The major source of ozone pollution in the home is outdoor ozone. Ozone is created by the exposure of contaminated air to sunlight or ultraviolet light producers. Also, home devices meant to remove harmful pollutants through ion generation can produce ozone.

Inhalation of ozone can cause respiratory illnesses including throat irritation, shortness of breath, coughing, chest pain, lung damage, and asthma. Avoiding equipment known to be ozone generators can minimize indoor air pollution with ozone.

VOCs

Indoor Air Pollutants and Their Sources - VOCs

Volatile organic compounds (VOCs) refer to organic chemicals that vaporize at room temperature. Today, many household products are made using organic chemicals. These include cleaning products, disinfectants, cosmetic products, wax, varnishes, and paint.

VOCs known to be common air pollutants include trichloroethylene, xylenes, styrene, and toluene. These pollutants cause cancer, birth defects, endocrine disruption, and neurological problems. To prevent exposure to the VOCs, one can minimize the use of household products made from these chemicals, provide good ventilation and use all household products according to directions.

You can also choose one of the best air purifiers for chemicals and paint fumes to be your partner in fighting VOCs.

Tobacco smoke

Indoor Air Pollutants and Their Sources - Tobacco smoke

Tobacco smoke is emitted from the combustion of tobacco products. Smoke coming from the combustion of a cigar, or cigarette and the smoke exhaled by a smoker are common air pollutants in the home. Exposure to tobacco smoke can cause asthma, low lung function, lung cancer, miscarriage, and low birth weight. Avoiding smoking and increasing indoor ventilation prevents the adverse effects of inhaling tobacco smoke.

Pesticides

Indoor Air Pollutants and Their Sources - Pesticide

The use of pesticides to control pests is one of the leading causes of indoor air pollution. Inhalation of pesticides is causes health problems including irritation of eyes, throat, and nose, central nervous system dysfunction, and kidney issues. To avoid contamination of the home with pesticides, homeowners should consider eliminating the habitat for pests and eliminating their food sources.

Lead

Lead is another toxic element that accumulates in the modern home thus contaminating the indoor air. It is common in products such as batteries, water pipes, cables, and shields. Exposure to lead in the home through ingestion or inhalation can cause severe health complications.

Children are the most vulnerable group to lead poisoning. They can be exposed through inhalation and ingestion of lead in dirt and paint chips.

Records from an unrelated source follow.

== v51 ==
==> flow/design.v <==
module multiplier  #(parameter width = 16)
   ( input    signed  [width-1 : 0] multiplicand,
     input    signed  [width-1 : 0] multiplier,   
     output   signed  [2 * width - 1 : 0] product
   ) ;
   assign  product = multiplicand * multiplier ;
endmodule
module  adder  #(parameter width = 32)  
		( input   signed [width-1 : 0] a ,
		  input   signed [width-1 : 0] b , 
		  output  signed [width-1 : 0] sum
		) ;
    assign   sum = a + b ;
endmodule
module accumulator #(parameter width = 32) 
	(input    clk,
     	 input    ena,
         input    reset,
         input	  signed [width - 1 : 0] acc_in,
   	 output   reg signed [width - 1 : 0] acc_out
	) ;
   always @(posedge clk) begin
      if (reset)  acc_out <= 0 ;
      else if (ena) acc_out <= acc_in ;
   end
endmodule
module mac_demo(input    clk, 
           input    reset, 
           input    ena,
   	   input    signed [16-1 : 0] k,
           input    signed [16-1 : 0] x,   
           output   signed [2 * 16 - 1 : 0] acc_out
          ) ;
           wire     signed [2 * 16 - 1 : 0] p ;
           wire     signed [2 * 16 - 1 : 0] acc_in ;
   multiplier  #(.width(16)) mult_0(.multiplicand(k),
                                          .multiplier(x),
                       			  .product(p)
                			  ) ;
   adder     #(.width(2*16)) add_0(.a(p),
                			 .b(acc_out),
                			 .sum(acc_in)
               				) ;
   accumulator  #(.width(2*16))  acc_0(.clk(clk),
                   			     .reset(reset),
                   			     .ena(ena),
                   			     .acc_in(acc_in),
                   			     .acc_out(acc_out)
                   			) ;
endmodule
Settings: LEC_CHECK=0, ABC_AREA=1, CAP_MARGIN=20, CORE_ASPECT_RATIO=0.5, CORE_MARGIN=2, CORE_UTILIZATION=57, CTS_CLUSTER_DIAMETER=348, CTS_CLUSTER_SIZE=98, PLACE_DENSITY=0.41, SLEW_MARGIN=20, TNS_END_PERCENT=5; clock period 3.91 ns.
run.sh (not shown) runs the stock make flow with config.mk's settings and CLKGATE_MAP_FILE=.
[flow] v51 | stages: complete | final checks: fail | reason: setup timing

Inspection of buildings is necessary to prevent exposure to lead. If lead contamination is present, hazard elimination and renovation are necessary to repair damaged water pipes and chipping paint.

Final Thoughts

Indoor air pollution causes adverse health effects. Air contamination in the home comes from both biological and chemical air pollutants. You can eliminate these air pollutants by avoiding the use of harmful household products, maintaining hygiene in the home, reducing the humidity in the home, and proper ventilation.

Also,investing in a good air purifier is a good step toward ensuring that your home or office remains habitable.